## Supplied records
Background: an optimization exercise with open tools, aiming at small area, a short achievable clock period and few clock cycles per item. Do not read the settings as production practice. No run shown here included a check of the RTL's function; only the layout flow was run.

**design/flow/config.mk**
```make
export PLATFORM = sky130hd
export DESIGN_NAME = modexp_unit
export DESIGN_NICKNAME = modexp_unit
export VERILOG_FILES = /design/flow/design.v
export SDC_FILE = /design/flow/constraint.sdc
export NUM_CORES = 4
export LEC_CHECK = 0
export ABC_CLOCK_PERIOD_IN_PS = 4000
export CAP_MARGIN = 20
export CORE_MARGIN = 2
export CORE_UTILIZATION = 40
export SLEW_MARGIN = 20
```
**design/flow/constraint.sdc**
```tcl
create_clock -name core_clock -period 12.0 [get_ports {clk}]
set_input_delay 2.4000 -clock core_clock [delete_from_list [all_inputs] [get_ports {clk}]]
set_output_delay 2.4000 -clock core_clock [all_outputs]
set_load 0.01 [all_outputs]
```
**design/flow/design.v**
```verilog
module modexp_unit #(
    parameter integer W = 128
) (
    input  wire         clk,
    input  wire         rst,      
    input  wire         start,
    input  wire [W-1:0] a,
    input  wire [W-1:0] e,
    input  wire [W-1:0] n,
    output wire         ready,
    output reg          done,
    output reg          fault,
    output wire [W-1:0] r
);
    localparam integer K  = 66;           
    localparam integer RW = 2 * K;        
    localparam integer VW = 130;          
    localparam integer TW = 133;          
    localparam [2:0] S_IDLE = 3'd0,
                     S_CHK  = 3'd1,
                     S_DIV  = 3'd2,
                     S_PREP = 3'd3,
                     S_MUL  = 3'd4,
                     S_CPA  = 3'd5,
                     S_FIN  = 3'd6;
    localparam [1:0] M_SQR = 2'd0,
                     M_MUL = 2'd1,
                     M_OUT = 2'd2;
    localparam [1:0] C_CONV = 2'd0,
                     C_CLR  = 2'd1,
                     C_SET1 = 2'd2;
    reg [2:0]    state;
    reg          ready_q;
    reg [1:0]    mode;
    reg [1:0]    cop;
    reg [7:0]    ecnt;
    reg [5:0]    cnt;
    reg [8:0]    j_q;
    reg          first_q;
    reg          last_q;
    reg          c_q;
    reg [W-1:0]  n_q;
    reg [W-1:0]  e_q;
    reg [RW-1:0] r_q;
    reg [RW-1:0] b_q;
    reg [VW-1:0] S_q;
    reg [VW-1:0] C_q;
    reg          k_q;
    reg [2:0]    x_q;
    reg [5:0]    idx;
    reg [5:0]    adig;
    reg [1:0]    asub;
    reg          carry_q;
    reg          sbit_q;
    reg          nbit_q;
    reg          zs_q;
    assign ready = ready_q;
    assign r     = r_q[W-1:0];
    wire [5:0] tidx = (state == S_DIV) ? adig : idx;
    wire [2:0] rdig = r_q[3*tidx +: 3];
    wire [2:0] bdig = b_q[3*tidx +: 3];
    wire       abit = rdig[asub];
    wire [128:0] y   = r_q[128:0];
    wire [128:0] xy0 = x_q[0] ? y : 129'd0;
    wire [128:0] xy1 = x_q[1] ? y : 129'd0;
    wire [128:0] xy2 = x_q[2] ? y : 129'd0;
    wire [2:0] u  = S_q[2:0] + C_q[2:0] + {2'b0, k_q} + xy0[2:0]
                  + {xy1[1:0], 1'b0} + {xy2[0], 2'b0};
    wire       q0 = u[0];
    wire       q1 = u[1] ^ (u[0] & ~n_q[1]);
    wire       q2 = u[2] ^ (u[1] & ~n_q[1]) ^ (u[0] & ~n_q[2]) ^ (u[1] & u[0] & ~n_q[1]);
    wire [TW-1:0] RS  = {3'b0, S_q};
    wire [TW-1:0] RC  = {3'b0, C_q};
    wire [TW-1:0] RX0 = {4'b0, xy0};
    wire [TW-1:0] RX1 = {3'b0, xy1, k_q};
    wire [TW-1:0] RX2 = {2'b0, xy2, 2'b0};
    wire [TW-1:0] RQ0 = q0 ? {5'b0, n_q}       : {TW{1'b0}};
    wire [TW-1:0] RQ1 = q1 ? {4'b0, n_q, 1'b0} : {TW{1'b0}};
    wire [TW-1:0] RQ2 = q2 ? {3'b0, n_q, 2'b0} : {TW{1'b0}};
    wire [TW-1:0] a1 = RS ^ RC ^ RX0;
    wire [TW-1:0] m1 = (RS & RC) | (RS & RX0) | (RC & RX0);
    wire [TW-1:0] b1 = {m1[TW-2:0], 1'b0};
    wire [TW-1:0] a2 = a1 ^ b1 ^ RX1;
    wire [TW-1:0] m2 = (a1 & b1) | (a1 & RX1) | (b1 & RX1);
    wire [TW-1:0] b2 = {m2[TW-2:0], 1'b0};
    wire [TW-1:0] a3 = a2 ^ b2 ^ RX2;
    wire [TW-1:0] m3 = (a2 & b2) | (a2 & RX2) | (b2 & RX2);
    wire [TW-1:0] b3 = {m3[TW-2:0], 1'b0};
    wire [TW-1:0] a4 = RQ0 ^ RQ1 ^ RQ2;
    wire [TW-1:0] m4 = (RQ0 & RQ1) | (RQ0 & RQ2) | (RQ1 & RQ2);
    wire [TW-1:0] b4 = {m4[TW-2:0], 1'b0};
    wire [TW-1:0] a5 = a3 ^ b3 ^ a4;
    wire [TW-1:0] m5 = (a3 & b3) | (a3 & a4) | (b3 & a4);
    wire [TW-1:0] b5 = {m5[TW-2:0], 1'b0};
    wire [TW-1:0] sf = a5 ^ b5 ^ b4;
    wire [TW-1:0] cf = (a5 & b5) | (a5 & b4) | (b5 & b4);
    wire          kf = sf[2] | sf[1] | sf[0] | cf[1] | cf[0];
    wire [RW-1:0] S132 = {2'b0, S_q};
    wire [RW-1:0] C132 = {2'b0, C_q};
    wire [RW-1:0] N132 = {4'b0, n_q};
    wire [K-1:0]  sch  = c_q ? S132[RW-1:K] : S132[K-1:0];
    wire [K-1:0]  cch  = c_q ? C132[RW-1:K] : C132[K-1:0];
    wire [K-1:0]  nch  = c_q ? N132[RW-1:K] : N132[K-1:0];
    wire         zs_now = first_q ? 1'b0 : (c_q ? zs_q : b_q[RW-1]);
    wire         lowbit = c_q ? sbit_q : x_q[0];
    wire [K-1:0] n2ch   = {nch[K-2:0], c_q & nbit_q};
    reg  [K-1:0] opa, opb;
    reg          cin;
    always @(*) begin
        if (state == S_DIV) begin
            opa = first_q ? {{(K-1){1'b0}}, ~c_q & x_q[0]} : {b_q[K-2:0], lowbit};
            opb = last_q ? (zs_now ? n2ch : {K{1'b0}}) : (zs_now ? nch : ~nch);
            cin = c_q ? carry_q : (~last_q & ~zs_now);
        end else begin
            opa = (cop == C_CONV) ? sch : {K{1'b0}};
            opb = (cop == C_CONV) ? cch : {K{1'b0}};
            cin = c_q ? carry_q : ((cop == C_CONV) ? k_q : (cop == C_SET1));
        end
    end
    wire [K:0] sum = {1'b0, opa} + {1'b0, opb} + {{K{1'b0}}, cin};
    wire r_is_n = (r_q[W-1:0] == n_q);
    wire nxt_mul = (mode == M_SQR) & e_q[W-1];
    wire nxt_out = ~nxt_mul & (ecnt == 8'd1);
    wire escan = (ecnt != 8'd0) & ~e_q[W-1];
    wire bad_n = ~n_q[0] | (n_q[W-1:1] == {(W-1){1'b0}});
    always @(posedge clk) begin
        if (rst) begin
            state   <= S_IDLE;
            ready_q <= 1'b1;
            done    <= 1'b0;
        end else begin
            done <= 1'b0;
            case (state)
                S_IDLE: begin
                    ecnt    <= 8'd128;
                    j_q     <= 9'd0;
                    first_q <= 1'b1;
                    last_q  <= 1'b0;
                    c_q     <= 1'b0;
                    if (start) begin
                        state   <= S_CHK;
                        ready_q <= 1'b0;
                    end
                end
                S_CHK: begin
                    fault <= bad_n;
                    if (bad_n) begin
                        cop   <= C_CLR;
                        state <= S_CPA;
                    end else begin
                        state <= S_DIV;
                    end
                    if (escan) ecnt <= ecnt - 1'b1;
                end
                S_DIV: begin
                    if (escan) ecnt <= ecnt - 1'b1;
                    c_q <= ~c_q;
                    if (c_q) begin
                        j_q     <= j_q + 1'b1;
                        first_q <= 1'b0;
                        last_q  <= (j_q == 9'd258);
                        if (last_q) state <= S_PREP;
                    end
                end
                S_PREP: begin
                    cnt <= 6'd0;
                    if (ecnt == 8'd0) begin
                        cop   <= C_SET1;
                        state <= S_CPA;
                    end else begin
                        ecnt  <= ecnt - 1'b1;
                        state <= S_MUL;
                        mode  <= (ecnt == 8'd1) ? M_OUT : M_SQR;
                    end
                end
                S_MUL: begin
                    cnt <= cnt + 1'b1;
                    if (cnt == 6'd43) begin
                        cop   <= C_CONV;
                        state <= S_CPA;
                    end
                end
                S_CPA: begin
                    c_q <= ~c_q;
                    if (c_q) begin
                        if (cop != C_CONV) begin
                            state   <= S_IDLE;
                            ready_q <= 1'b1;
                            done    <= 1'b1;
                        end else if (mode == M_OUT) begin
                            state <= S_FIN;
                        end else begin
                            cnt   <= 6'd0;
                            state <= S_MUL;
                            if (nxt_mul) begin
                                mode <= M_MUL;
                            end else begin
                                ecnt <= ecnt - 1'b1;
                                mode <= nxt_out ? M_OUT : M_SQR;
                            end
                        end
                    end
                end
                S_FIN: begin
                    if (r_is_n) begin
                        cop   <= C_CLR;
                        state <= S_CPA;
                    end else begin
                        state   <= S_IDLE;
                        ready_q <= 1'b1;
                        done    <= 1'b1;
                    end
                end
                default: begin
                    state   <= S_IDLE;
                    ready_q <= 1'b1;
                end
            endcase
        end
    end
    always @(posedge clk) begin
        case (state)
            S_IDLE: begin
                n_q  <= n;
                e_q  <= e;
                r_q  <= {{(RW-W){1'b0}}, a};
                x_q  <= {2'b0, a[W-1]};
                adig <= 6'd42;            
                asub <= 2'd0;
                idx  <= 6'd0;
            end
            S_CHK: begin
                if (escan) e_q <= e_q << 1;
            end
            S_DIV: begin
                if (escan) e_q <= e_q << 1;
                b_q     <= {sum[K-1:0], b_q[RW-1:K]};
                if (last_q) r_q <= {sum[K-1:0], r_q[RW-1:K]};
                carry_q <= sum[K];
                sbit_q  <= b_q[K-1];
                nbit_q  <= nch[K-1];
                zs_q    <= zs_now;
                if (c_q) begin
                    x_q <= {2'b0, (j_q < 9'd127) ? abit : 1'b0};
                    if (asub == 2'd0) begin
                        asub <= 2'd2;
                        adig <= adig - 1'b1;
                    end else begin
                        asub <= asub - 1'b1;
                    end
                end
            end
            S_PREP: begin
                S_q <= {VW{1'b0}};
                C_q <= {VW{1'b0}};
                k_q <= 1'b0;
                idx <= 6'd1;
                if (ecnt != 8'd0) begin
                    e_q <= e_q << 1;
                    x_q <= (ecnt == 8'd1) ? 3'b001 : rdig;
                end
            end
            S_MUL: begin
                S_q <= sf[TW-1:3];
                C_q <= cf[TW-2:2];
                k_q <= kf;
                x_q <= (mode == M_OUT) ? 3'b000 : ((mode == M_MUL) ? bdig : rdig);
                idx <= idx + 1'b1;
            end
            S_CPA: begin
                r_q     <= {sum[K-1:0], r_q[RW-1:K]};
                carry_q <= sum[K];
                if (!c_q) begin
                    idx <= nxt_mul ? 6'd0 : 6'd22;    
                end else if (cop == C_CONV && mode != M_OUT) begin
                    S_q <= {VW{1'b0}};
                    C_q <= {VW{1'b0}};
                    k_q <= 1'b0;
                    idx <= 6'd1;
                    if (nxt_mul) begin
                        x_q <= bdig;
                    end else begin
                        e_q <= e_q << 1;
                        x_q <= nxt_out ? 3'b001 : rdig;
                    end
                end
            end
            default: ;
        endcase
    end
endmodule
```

...

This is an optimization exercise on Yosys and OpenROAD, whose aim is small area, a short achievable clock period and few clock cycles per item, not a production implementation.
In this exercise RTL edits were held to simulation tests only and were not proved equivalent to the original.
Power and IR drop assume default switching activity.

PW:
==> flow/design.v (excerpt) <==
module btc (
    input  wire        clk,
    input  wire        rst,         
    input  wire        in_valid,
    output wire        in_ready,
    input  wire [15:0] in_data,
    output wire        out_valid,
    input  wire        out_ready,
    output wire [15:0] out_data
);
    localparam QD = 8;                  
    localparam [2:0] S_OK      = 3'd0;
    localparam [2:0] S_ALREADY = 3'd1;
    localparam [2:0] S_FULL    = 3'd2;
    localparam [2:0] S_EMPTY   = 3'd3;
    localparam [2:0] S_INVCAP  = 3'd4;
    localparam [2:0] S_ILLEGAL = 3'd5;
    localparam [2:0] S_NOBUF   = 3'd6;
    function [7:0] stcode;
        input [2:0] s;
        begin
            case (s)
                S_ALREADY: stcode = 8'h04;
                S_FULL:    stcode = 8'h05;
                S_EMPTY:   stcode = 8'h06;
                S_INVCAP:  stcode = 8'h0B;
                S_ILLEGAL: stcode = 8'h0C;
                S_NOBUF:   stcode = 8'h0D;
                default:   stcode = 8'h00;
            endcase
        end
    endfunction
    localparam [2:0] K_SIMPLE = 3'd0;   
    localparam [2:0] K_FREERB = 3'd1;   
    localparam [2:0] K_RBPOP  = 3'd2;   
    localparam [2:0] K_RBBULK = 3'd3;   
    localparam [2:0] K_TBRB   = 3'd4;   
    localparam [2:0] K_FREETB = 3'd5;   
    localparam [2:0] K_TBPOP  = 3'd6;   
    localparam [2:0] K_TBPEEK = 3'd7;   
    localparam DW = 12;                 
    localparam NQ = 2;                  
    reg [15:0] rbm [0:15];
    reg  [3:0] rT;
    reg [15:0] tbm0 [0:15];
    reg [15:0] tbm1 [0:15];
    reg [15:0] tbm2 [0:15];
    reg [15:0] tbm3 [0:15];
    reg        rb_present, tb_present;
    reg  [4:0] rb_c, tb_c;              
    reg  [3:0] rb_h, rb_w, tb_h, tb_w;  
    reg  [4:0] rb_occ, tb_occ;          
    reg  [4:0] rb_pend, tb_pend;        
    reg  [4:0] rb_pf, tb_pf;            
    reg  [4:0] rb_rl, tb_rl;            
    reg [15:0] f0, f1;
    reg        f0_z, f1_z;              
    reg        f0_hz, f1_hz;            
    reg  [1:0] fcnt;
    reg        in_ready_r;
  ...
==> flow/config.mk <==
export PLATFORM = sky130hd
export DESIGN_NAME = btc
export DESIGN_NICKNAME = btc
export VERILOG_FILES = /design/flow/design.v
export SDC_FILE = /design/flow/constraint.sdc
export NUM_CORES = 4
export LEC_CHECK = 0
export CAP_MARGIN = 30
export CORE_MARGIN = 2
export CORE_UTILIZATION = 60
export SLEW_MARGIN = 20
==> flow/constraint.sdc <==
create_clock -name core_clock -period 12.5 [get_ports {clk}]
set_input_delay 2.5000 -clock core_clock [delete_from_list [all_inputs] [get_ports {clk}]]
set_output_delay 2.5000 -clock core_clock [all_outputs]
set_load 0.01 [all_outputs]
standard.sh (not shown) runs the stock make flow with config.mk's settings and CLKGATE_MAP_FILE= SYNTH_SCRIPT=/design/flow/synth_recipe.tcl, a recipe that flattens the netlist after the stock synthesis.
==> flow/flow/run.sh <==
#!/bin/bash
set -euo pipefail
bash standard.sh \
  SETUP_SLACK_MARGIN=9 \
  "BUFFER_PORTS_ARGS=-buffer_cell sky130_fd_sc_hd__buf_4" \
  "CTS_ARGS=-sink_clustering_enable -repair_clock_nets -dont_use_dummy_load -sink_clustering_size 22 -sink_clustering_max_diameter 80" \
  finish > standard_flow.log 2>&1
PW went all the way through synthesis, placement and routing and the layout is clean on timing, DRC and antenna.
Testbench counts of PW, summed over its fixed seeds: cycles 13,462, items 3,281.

## What you are asked to do
A single figure must be given: how many lines of the records above include the string "tidx".

## Solution below
3